Big Selloff Was Tightly Scripted

Bears shouldn’t get their hopes too high just because the S&P 500 plummeted for three straight days last week. The selloff seemed tightly scripted, given that the Dow Industrials were rising just as sharply at least part of that time. This is shown in the chart above, which captures price action on Thursday. The implication is that portfolio managers were simply shifting money from one simmering vat to another, an efficient way to keep stocks bubbling without expending much capital.

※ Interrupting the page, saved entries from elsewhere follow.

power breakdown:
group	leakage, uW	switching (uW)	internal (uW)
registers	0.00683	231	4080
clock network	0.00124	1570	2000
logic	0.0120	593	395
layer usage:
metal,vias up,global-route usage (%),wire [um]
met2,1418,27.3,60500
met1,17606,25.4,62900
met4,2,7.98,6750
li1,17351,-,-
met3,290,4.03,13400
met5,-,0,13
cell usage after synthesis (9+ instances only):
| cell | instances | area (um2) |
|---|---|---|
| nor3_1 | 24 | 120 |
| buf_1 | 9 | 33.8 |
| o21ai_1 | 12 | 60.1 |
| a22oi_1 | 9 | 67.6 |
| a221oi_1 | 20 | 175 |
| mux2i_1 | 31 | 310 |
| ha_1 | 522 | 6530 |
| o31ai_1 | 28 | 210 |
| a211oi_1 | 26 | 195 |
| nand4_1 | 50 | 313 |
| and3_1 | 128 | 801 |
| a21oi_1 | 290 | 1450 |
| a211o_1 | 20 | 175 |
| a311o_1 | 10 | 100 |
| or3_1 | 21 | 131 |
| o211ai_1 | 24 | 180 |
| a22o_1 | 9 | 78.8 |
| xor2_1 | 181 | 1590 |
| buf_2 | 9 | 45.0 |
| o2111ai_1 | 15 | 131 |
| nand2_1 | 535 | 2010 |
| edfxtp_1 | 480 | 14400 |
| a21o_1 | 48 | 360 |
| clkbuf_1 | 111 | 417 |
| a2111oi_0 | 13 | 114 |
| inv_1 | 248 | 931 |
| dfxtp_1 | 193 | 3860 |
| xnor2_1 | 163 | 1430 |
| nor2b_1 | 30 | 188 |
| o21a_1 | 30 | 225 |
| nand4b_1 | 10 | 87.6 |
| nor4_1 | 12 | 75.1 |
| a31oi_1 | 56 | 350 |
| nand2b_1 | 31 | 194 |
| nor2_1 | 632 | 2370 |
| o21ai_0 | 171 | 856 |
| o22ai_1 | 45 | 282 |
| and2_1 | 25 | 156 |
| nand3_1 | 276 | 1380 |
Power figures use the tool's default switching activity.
==> config.mk <==
export PLATFORM = sky130hd
export DESIGN_NAME = irq_dist_cfg_cpu_iface
export DESIGN_NICKNAME = d
export VERILOG_FILES = /design/src/hw/irq_ctl_pkg.sv /design/src/hw/irq_dist_cfg_cpu_iface.sv
export SDC_FILE = /design/constraint.sdc
export NUM_CORES = 2
export LEC_CHECK = 0
export BUFFER_PORTS_ARGS = -buffer_cell sky130_fd_sc_hd__buf_2
export CORE_AREA = 2 2 248 250
export CTS_CLUSTER_SIZE = 10
export DETAILED_ROUTE_END_ITERATION = 7
export DIE_AREA = 0 0 250 252
export PLACE_DENSITY_LB_ADDON = 0.1
export SYNTH_ARGS = -nofsm -noshare
export SYNTH_HDL_FRONTEND = slang
export SYNTH_SLANG_ARGS = --single-unit
==> constraint.sdc <==
create_clock -name clk -period 113.4 [get_ports clk]
set_clock_uncertainty 0.2 [all_clocks]
set_input_delay 11.34 -clock clk [delete_from_list [all_inputs] [get_ports clk]]
set_output_delay 11.34 -clock clk [all_outputs]
set_load 0.005 [all_outputs]
==> src/hw/irq_ctl_pkg.sv <==
// constants, offsets and types for the interrupt config and cpu interface
package irq_ctl_pkg;
    localparam int          AddrWidth        = 12;
    localparam logic [11:0] OffsCpuCtrl      = 12'h000;
    localparam logic [11:0] OffsPrioThresh   = 12'h004;
    localparam logic [11:0] OffsGroupSplit   = 12'h008;
    localparam logic [11:0] OffsAck          = 12'h00c;
    localparam logic [11:0] OffsCompletion   = 12'h010;
    localparam logic [11:0] OffsActivePrio   = 12'h014;
    localparam logic [11:0] OffsTopPending   = 12'h018;
    localparam logic [11:0] OffsCfgIpi       = 12'hc00;
    localparam logic [11:0] OffsCfg16        = 12'hc04;
    localparam logic [11:0] OffsCfg32        = 12'hc08;
    localparam logic [11:0] OffsCfg48        = 12'hc0c;
    localparam logic [11:0] OffsSoftTrig     = 12'hf00;
    localparam logic [11:0] OffsSoftPending  = 12'hf04;
    localparam logic [11:0] OffsIrqPrio      = 12'hf08;
    localparam logic [31:0] IpiCfgWriteMask  = 32'h55555555;
    localparam logic [31:0] Cfg16Value       = 32'h00000000;
    localparam logic [2:0]  SplitMin         = 3'h3;
    localparam logic [9:0]  SpuriousId       = 10'h3ff;
    localparam logic [7:0]  IdleRunPrio      = 8'hff;
    localparam int          NumIrq           = 64;
    localparam int          NumIpi           = 16;
    localparam int          HwBase           = 32;
    localparam logic [2:0]  OwnCpu           = 3'h0;
    localparam int          IdLsb            = 0;
    localparam int          IdMsb            = 9;
    localparam int          SrcLsb           = 10;
    localparam int          SrcMsb           = 12;
    localparam int          ListLsb          = 16;
    localparam int          FiltLsb          = 24;
    localparam int          PrioLsb          = 4;
    typedef enum logic [1:0] {
        FILT_LIST, FILT_OTHERS, FILT_SELF, FILT_RESV
    } filter_type;
endpackage : irq_ctl_pkg

==> src/hw/irq_dist_cfg_cpu_iface.sv <==
// distributor configuration, software trigger and cpu interface
// Functional notes
// - INTER_PROCESSOR_INTERRUPT config: only software-model bits writable
// - config bit 1 set: rising edge input
// - config bit 1 clear: high level input
// - config bit 0 picks handling model
// - config for IDs 16-31 read-only
// - IDs 32-63 config fully writable
// - software trigger: id, filter, target list
// - filter 00: listed processors only
// - filter 01: all but the writer
// - filter 10: writer only; 11 reserved
// - target list comes from write itself
// - control: enable bit 0, reset zero
// - request only if priority beats threshold
// - equal priority to threshold never requests
// - ties: lowest ID, then lowest source
// - split value selects preemption priority bits
// - split clamps to minimum three, resets there
// - acknowledge returns id and source
// - completion write ends running interrupt
// - active priority reads 0xff when idle
// - top pending reads 0x3ff when idle
//
// Our own choice: the APB register port.
`timescale 1ns/1ps
module irq_dist_cfg_cpu_iface
    import irq_ctl_pkg::*;
(
    input  wire logic        clk,        // 50 MHz clock
    input  wire logic        rst,        // async reset, high
    input  wire logic        psel,       // apb select
    input  wire logic        penable,    // apb access phase
    input  wire logic        pwrite,     // apb direction
    input  wire logic [11:0] paddr,      // apb byte address
    input  wire logic [31:0] pwdata,     // apb write data
    output logic      [31:0] prdata,     // apb read data
    output logic             pready,     // apb ready
    output logic             pslverr,    // apb error, unmapped
    input  wire logic [31:0] hwIrqIn,    // hardware lines, IDs 32-63
    output logic             cpuIrqReq   // interrupt request to core
);
    // priority per interrupt id, 0-63, lives in a small local table (4 bits each)
    logic [31:0] cfgIpi, cfg32, cfg48, softPend, hwPend, hwLast;
    logic [3:0]  irqPrio [NumIrq];
    logic        cpuEnable;
    logic [3:0]  prioThresh;
    logic [2:0]  groupSplit;
    logic        running;
    logic [9:0]  runId;
    logic [3:0]  runPrio;
    logic [9:0]  topId;
    logic [3:0]  topPrio;
    logic        topValid;
    logic        access, wr, rd;

    assign access = psel && penable;
    assign wr     = access && pwrite;
    assign rd     = access && !pwrite;

    function automatic logic mapped(input logic [11:0] a);
        case (a)
            OffsCpuCtrl, OffsPrioThresh, OffsGroupSplit, OffsAck,
            OffsCompletion, OffsActivePrio, OffsTopPending, OffsCfgIpi,
            OffsCfg16, OffsCfg32, OffsCfg48, OffsSoftTrig,
            OffsSoftPending, OffsIrqPrio: mapped = 1'b1;
            default: mapped = 1'b0;
        endcase
    endfunction : mapped

    // mask of processors reached by a software trigger; one core exists
    function automatic logic [7:0] soft_targets(input logic [31:0] d);
        logic [7:0] self;
        self = 8'h01 << OwnCpu;
        case (filter_type'(d[FiltLsb +: 2]))
            FILT_LIST:   soft_targets = d[ListLsb +: 8];
            FILT_OTHERS: soft_targets = ~self;
            FILT_SELF:   soft_targets = self;
            default:     soft_targets = 8'h00;
        endcase
    endfunction : soft_targets

    // bus slave: zero wait state, error on unmapped address
    always_ff @(posedge clk or posedge rst) begin
        if (rst) begin
            pready  <= 1'b0;
            pslverr <= 1'b0;
        end else begin
            pready  <= psel && !penable && !pready;
            pslverr <= psel && !penable && !pready && !mapped(paddr);
        end
    end

    // software-visible control
    always_ff @(posedge clk or posedge rst) begin
        if (rst) begin
            cpuEnable  <= 1'b0;
            prioThresh <= 4'h0;
            groupSplit <= SplitMin;
            cfgIpi     <= 32'h00000000;
            cfg32      <= 32'h00000000;
            cfg48      <= 32'h00000000;
        end else if (wr && pready) begin
            case (paddr)
                OffsCpuCtrl:    cpuEnable  <= pwdata[0];
                OffsPrioThresh: prioThresh <= pwdata[PrioLsb +: 4];
                OffsGroupSplit: groupSplit <= (pwdata[2:0] < SplitMin) ?
                                    SplitMin : pwdata[2:0];
                OffsCfgIpi:     cfgIpi <= pwdata & IpiCfgWriteMask;
                OffsCfg32:      cfg32  <= pwdata;
                OffsCfg48:      cfg48  <= pwdata;
                default: ;
            endcase
        end
    end

    always_ff @(posedge clk or posedge rst) begin
        if (rst) begin
            for (int i = 0; i < NumIrq; i++) irqPrio[i] <= 4'h0;
        end else if (wr && pready && paddr == OffsIrqPrio) begin
            // priority write carries its id where a target list would sit
            irqPrio[pwdata[ListLsb +: 6]] <= pwdata[PrioLsb +: 4];
        end
    end

    // hardware line sensing; edge events stay latched until acknowledged
    logic [31:0] cfgEdge;
    generate
        for (genvar g = 0; g < 16; g++) begin : g_cfg
            assign cfgEdge[g]      = cfg32[2*g+1];
            assign cfgEdge[g + 16] = cfg48[2*g+1];
        end
    endgenerate

    // id handed out at setup; ack acts on that id even if top moves on
    logic       ackHw, ackSoft, ackValid;
    logic [9:0] ackId;
    always_ff @(posedge clk or posedge rst) begin
        if (rst) begin
            ackId    <= SpuriousId;
            ackValid <= 1'b0;
        end else if (psel && !penable) begin
            ackId    <= topId;
            ackValid <= topValid;
        end
    end
    assign ackHw   = rd && pready && paddr == OffsAck && ackValid &&
                     ackId >= 10'(HwBase);
    assign ackSoft = rd && pready && paddr == OffsAck && ackValid &&
                     ackId < 10'(HwBase);

    always_ff @(posedge clk or posedge rst) begin
        if (rst) begin
            hwLast <= 32'h00000000;
            hwPend <= 32'h00000000;
        end else begin
            hwLast <= hwIrqIn;
            for (int i = 0; i < 32; i++) begin
                if (cfgEdge[i]) begin
                    if (hwIrqIn[i] && !hwLast[i])
                        hwPend[i] <= 1'b1;
                    else if (ackHw && ackId[4:0] == 5'(i))
                        hwPend[i] <= 1'b0;
                end else begin
                    hwPend[i] <= hwIrqIn[i];
                end
            end
        end
    end

    // one copy of the sensing checks per hardware line
    generate
        for (genvar g = 0; g < NumIrq - HwBase; g++) begin : g_sense
            edge_latch_a: assert property (
                @(posedge clk) disable iff (rst)
                cfgEdge[g] && hwIrqIn[g] && !hwLast[g] |=> hwPend[g])
                else $error("rising edge not latched");
            level_follow_a: assert property (
                @(posedge clk) disable iff (rst)
                !cfgEdge[g] |=> hwPend[g] == $past(hwIrqIn[g]))
                else $error("level line not followed");
        end
    endgenerate

    // software triggers; set wins over the clear by acknowledge
    logic [31:0] trigSet;
    logic [7:0]  softTgt;
    assign softTgt = soft_targets(pwdata);
    always_comb begin
        trigSet = 32'h00000000;
        if (wr && pready && paddr == OffsSoftTrig &&
            softTgt[OwnCpu] &&
            pwdata[IdMsb:IdLsb] < 10'(HwBase))
            trigSet[pwdata[4:0]] = 1'b1;
    end

    always_ff @(posedge clk or posedge rst) begin
        if (rst) begin
            softPend <= 32'h00000000;
        end else begin
            for (int i = 0; i < 32; i++) begin
                if (trigSet[i])
                    softPend[i] <= 1'b1;
                else if (ackSoft && ackId[4:0] == 5'(i))
                    softPend[i] <= 1'b0;
            end
        end
    end

    // arbitration: lowest priority value wins, ties to lowest id
    always_comb begin
        topValid = 1'b0;
        topId    = SpuriousId;
        topPrio  = 4'hf;
        for (int i = NumIrq - 1; i >= 0; i--) begin
            if ((i < 32 ? softPend[i % 32] : hwPend[i % 32]) &&
                (!topValid || irqPrio[i] <= topPrio)) begin
                topValid = 1'b1;
                topId    = 10'(i);
                topPrio  = irqPrio[i];
            end
        end
    end

    // preemption compares only priority bits above the split point
    logic [7:0] topP8, runP8, groupMask;
    assign topP8     = {topPrio, 4'h0};
    assign runP8     = {runPrio, 4'h0};
    assign groupMask = 8'hff << (groupSplit + 3'h1);
    logic preempts;
    assign preempts = !running ||
        (groupSplit != 3'h7 && (topP8 & groupMask) < (runP8 & groupMask));

    // running interrupt; completion of the running id ends it
    always_ff @(posedge clk or posedge rst) begin
        if (rst) begin
            running <= 1'b0;
            runId   <= SpuriousId;
            runPrio <= 4'hf;
        end else if (ackHw || ackSoft) begin
            running <= 1'b1;
            runId   <= ackId;
            runPrio <= irqPrio[ackId[5:0]];
        end else if (wr && pready && paddr == OffsCompletion &&
                     pwdata[IdMsb:IdLsb] == runId) begin
            running <= 1'b0;
            runId   <= SpuriousId;
        end
    end

    always_ff @(posedge clk or posedge rst) begin
        if (rst)
            cpuIrqReq <= 1'b0;
        else
            cpuIrqReq <= cpuEnable && topValid &&
                         topPrio < prioThresh &&
                         preempts;
    end

    // read mux; source field stays zero with a single core
    logic [31:0] rdVal;
    always_comb begin
        rdVal = 32'h00000000;
        case (paddr)
            OffsCpuCtrl:    rdVal[0] = cpuEnable;
            OffsPrioThresh: rdVal[PrioLsb +: 4] = prioThresh;
            OffsGroupSplit: rdVal[2:0] = groupSplit;
            OffsAck, OffsTopPending: begin
                rdVal[IdMsb:IdLsb]   = topValid ? topId : SpuriousId;
                // source only means something for software ids
                if (topValid && topId < 10'(NumIpi))
                    rdVal[SrcMsb:SrcLsb] = OwnCpu;
            end
            OffsActivePrio: rdVal[7:0] = running ?
                                {runPrio, 4'h0} : IdleRunPrio;
            OffsCfgIpi:     rdVal = cfgIpi;
            OffsCfg16:      rdVal = Cfg16Value;
            OffsCfg32:      rdVal = cfg32;
            OffsCfg48:      rdVal = cfg48;
            OffsSoftPending: rdVal = softPend;
            default:        rdVal = 32'h00000000;
        endcase
    end

    always_ff @(posedge clk or posedge rst) begin
        if (rst)
            prdata <= 32'h00000000;
        else if (psel && !penable)
            prdata <= rdVal;
    end

    threshold_gate_a: assert property (@(posedge clk) disable iff (rst)
        cpuIrqReq |-> $past(topPrio) < $past(prioThresh))
        else $error("request raised at or below threshold");
    equal_prio_a: assert property (@(posedge clk) disable iff (rst)
        (topPrio == prioThresh) |=> !cpuIrqReq)
        else $error("equal priority raised a request");
    disabled_quiet_a: assert property (@(posedge clk) disable iff (rst)
        !cpuEnable |=> !cpuIrqReq)
        else $error("request while interface disabled");
    split_floor_a: assert property (@(posedge clk) disable iff (rst)
        groupSplit >= SplitMin)
        else $error("split below minimum");
    ipi_mask_a: assert property (@(posedge clk) disable iff (rst)
        (cfgIpi & ~IpiCfgWriteMask) == 32'h0)
        else $error("ipi edge bit became writable");
    idle_prio_a: assert property (@(posedge clk) disable iff (rst)
        (psel && !penable && !pwrite && paddr == OffsActivePrio &&
         !running) |=> prdata == 32'h000000ff)
        else $error("idle active priority not 0xff");
    spurious_read_a: assert property (@(posedge clk) disable iff (rst)
        (psel && !penable && paddr == OffsTopPending && !topValid)
        |=> prdata[9:0] == 10'h3ff)
        else $error("empty pending not spurious");
    ack_runs_a: assert property (@(posedge clk) disable iff (rst)
        (ackHw || ackSoft) |=> running && runId == $past(ackId))
        else $error("acknowledge did not start running");
    eoi_ends_a: assert property (@(posedge clk) disable iff (rst)
        (wr && pready && paddr == OffsCompletion && running &&
         !ackHw && !ackSoft && pwdata[9:0] == runId) |=> !running)
        else $error("completion did not end interrupt");
    cfg16_const_a: assert property (@(posedge clk) disable iff (rst)
        (psel && !penable && paddr == OffsCfg16) |=> prdata == 32'h0)
        else $error("read-only config changed");
    soft_set_a: assert property (@(posedge clk) disable iff (rst)
        trigSet != 32'h0 |=> (softPend & $past(trigSet)) == $past(trigSet))
        else $error("software trigger not pended");
    others_skip_a: assert property (@(posedge clk) disable iff (rst)
        (wr && pready && paddr == OffsSoftTrig &&
         pwdata[FiltLsb +: 2] == FILT_OTHERS) |-> trigSet == 32'h0)
        else $error("writer reached by the all-but-writer filter");
    resv_skip_a: assert property (@(posedge clk) disable iff (rst)
        (wr && pready && paddr == OffsSoftTrig &&
         pwdata[FiltLsb +: 2] == FILT_RESV) |-> trigSet == 32'h0)
        else $error("reserved filter raised an interrupt");
    self_hit_a: assert property (@(posedge clk) disable iff (rst)
        (wr && pready && paddr == OffsSoftTrig &&
         pwdata[FiltLsb +: 2] == FILT_SELF &&
         pwdata[IdMsb:IdLsb] < 10'(HwBase)) |=> softPend[$past(pwdata[4:0])])
        else $error("self-targeted trigger lost");
    cfg_lands_a: assert property (@(posedge clk) disable iff (rst)
        (wr && pready && paddr == OffsCfg48) |=> cfg48 == $past(pwdata))
        else $error("config write did not land");
    no_preempt_a: assert property (@(posedge clk) disable iff (rst)
        (running && groupSplit == 3'h7) |=> !cpuIrqReq)
        else $error("preempted with split at seven");
    src_zero_a: assert property (@(posedge clk) disable iff (rst)
        (psel && !penable && paddr == OffsAck && topId >= 10'(NumIpi))
        |=> prdata[SrcMsb:SrcLsb] == 3'h0)
        else $error("source field set for a non-software id");
    soft_clear_a: assert property (@(posedge clk) disable iff (rst)
        (ackSoft && !trigSet[ackId[4:0]]) |=> !softPend[$past(ackId[4:0])])
        else $error("acknowledged software interrupt still pending");
    edge_clear_a: assert property (@(posedge clk) disable iff (rst)
        (ackHw && cfgEdge[ackId[4:0]] &&
         !(hwIrqIn[ackId[4:0]] && !hwLast[ackId[4:0]]))
        |=> !hwPend[$past(ackId[4:0])])
        else $error("acknowledged edge interrupt still pending");
    thresh_set_a: assert property (@(posedge clk) disable iff (rst)
        (wr && pready && paddr == OffsPrioThresh)
        |=> prioThresh == $past(pwdata[PrioLsb +: 4]))
        else $error("threshold write did not land");
    enable_set_a: assert property (@(posedge clk) disable iff (rst)
        (wr && pready && paddr == OffsCpuCtrl)
        |=> cpuEnable == $past(pwdata[0]))
        else $error("enable write did not land");
    ipi_store_a: assert property (@(posedge clk) disable iff (rst)
        (wr && pready && paddr == OffsCfgIpi)
        |=> cfgIpi == ($past(pwdata) & IpiCfgWriteMask))
        else $error("ipi config write not masked");
    ack_c: cover property (@(posedge clk) disable iff (rst) ackSoft);
    hw_c: cover property (@(posedge clk) disable iff (rst) ackHw);
    req_c: cover property (@(posedge clk) disable iff (rst) cpuIrqReq);
    split_c: cover property (@(posedge clk) disable iff (rst)
        running && groupSplit == 3'h7 && topValid);
    edge_c: cover property (@(posedge clk) disable iff (rst)
        ackHw && cfgEdge[ackId[4:0]]);
endmodule : irq_dist_cfg_cpu_iface
File: src/pcm_serial_pkg.sv
// Function
// - Transmit shifts out one 16-bit two's complement word each frame.
// - Receive takes one 16-bit two's complement word each frame from the partner.
// - Bit order select high means MSB first on both paths, low LSB first.
// - Transmit output is high impedance whenever no word is being shifted.
// - Falling transmit sync starts a 16-bit transfer out of the transmit pin.
// - Falling receive sync starts capture of 16 bits from the receive pin.
// - Each path's master clock runs at 2.048 MHz, one bit clock per path.
// - Sample rate is 8 kHz, one word per path per sample period.
// - Disable input high powers the device down; low means normal operation.
// - Receive gain select high gives +3 dB, low gives 0 dB.
// - Transmit gain select high gives -3 dB, low 0 dB; tied low-supply bypasses filter.
// - Word operation starts on first falling data clock edge after sync goes low.
// - Each path works on its own sync and its own clock, independently of the other.
package pcm_serial_pkg;

    localparam int unsigned WORD_BITS       = 16;
    localparam int unsigned CNT_W           = 5;
    localparam logic [4:0]  LAST_BIT_COUNT  = 5'h10;
    localparam logic [4:0]  LAST_RX_INDEX   = 5'h0f;
    localparam int unsigned FRAME_CLOCKS    = 256;
    localparam int unsigned FRAME_W         = 9;
    localparam logic [8:0]  FRAME_COUNT_OK  = 9'h100;
    localparam int unsigned BIT_CLOCK_KHZ   = 2048;
    localparam int unsigned SAMPLE_RATE_HZ  = 8000;
    localparam int unsigned FIFO_DEPTH      = 4;
    localparam logic [15:0] IDLE_WORD       = 16'h0000;
    localparam logic [4:0]  COUNT_RESET     = 5'h00;
    localparam logic [8:0]  FRAME_RESET     = 9'h000;

    typedef enum logic [1:0] {
        PATH_IDLE   = 2'b00,
        PATH_ARMED  = 2'b01,
        PATH_LOADED = 2'b10,
        PATH_SHIFT  = 2'b11
    } path_state_e;

    // Picks the wire-order bit at position idx of a word.
    function automatic logic [3:0] bit_pos(input logic [4:0] idx, input logic msb_first);
        bit_pos = msb_first ? (4'hf - idx[3:0]) : idx[3:0];
    endfunction

endpackage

Someday their ingenious siphon pump will be overwhelmed by honest-to-goodness selling. You’ll know the weakness is real because it will last for three or more days, it will encompass all of the broad indexes, and it will gain in momentum. Three straight days of selling has been an extremely rare occurrence since this gaseous bull run began in March 2020, just before the covid hoax laid seige to the U.S. economy. But four days? You’d have to go back many years to find an instance of this.

Lessons to Unlearn

Even the 1987 crash didn’t last for three full days. It began on the afternoon of Friday, October 16, but by mid-morning on Tuesday, October 19, selling had dried up and stocks were poised to come roaring back. Bears who were slow to cover short positions got savaged almost as badly as bulls who’d been trapped in the initial avalanche. The downtrend had drawn enormous power from huge open positions in far-out-of-the-money put options. For years, selling them ‘naked’ was considered a reliable source of free money. But when stocks started to fall hard on that fateful Friday, the ordinarily docile puts turned into a water-cannon enema for short sellers.

Traders learned their lesson, and more than a few of my colleagues in the pits of the Pacific Stock Exchange were pitched into bankruptcy. There should be no doubt, however, that we will see that the lesson has been thoroughly unlearned when the next bear market comes bellowing from the deepest cavern of of hell.